(YOUR INSTRUCTIONS):
Only the lines with "state" in the entries below belong in the answer; please copy them.

** Opening DATA RECORDS block **

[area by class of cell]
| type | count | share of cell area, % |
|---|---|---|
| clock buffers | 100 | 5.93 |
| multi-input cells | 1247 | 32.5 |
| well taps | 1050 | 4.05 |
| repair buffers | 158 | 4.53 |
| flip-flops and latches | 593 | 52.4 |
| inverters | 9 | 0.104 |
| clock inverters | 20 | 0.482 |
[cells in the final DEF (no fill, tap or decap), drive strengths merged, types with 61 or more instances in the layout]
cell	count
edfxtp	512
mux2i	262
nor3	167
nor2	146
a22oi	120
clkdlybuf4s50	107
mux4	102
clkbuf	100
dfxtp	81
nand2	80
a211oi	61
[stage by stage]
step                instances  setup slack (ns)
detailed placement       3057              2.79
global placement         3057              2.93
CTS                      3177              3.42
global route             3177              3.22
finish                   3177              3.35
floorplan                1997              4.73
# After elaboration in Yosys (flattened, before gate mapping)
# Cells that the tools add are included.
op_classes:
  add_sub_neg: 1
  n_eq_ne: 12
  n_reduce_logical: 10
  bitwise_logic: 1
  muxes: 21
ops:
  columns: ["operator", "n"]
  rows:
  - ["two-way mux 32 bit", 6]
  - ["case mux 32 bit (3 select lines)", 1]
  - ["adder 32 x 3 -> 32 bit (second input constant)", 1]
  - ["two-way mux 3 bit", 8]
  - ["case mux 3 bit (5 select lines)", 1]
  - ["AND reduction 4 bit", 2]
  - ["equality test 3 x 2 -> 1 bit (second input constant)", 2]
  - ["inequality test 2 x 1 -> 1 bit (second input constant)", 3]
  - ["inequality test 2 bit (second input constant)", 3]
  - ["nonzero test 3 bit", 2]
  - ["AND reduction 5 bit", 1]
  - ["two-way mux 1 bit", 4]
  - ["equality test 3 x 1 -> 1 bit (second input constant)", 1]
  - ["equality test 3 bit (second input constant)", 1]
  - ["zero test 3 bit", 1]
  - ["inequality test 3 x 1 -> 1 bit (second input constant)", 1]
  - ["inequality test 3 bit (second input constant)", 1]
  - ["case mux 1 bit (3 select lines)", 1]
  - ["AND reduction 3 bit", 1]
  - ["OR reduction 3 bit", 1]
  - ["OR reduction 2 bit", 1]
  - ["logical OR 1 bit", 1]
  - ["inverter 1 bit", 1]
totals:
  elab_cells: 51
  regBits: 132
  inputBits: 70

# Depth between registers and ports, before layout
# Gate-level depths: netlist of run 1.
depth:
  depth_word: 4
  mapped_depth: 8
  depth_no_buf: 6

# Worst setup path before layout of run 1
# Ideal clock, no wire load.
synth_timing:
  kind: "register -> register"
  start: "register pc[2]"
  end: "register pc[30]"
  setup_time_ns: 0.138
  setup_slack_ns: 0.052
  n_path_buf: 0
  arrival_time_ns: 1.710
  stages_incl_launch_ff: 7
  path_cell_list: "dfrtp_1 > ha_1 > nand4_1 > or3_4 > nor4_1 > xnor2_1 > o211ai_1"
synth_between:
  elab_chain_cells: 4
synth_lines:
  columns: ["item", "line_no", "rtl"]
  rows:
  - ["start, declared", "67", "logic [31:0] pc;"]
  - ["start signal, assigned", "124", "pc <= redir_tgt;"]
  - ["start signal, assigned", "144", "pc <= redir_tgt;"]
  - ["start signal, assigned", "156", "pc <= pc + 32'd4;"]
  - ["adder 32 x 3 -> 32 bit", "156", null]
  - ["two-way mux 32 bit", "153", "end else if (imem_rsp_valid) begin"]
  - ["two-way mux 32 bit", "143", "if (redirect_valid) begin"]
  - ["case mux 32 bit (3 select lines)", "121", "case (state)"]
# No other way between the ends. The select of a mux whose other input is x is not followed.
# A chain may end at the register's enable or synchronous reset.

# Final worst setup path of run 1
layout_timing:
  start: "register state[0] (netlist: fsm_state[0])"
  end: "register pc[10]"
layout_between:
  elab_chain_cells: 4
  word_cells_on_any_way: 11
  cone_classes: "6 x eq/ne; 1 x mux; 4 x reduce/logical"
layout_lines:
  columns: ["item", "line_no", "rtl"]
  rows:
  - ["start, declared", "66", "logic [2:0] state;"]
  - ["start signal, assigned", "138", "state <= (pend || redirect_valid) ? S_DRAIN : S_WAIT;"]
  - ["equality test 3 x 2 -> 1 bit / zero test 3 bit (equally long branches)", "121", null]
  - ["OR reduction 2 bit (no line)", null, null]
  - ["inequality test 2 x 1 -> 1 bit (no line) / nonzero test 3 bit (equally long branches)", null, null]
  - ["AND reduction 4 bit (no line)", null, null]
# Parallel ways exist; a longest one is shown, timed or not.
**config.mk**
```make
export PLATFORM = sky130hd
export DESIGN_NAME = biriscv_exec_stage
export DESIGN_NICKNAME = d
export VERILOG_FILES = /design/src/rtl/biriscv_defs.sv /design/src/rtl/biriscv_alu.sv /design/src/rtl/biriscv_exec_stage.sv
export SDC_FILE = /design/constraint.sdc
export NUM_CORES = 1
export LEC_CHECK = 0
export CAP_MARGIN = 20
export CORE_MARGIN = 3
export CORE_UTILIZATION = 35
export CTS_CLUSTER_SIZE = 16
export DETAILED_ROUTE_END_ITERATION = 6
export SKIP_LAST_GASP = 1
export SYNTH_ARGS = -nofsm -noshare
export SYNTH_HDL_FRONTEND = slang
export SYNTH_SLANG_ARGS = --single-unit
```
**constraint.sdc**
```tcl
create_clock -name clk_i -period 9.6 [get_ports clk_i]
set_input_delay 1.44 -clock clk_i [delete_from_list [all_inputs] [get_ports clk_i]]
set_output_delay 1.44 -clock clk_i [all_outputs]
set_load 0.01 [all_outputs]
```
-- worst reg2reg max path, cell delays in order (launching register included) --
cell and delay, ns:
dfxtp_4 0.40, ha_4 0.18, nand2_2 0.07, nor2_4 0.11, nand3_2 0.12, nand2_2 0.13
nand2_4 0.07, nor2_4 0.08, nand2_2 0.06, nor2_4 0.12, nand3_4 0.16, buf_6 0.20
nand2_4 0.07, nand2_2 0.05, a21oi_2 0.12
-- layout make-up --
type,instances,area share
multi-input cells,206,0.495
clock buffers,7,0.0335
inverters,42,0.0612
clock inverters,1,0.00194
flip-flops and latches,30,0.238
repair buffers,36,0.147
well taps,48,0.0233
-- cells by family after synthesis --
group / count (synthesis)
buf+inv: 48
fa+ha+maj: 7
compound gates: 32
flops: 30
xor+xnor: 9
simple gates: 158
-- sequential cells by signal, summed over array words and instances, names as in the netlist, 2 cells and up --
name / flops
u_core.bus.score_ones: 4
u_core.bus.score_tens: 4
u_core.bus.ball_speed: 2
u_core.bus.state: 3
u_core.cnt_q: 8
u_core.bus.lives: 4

** Closing DATA RECORDS block **

(ANSWER TO THE PROBLEM):
  - ["case mux 32 bit (3 select lines)", "121", "case (state)"]
  start: "register state[0] (netlist: fsm_state[0])"
  - ["start, declared", "66", "logic [2:0] state;"]
  - ["start signal, assigned", "138", "state <= (pend || redirect_valid) ? S_DRAIN : S_WAIT;"]
u_core.bus.state: 3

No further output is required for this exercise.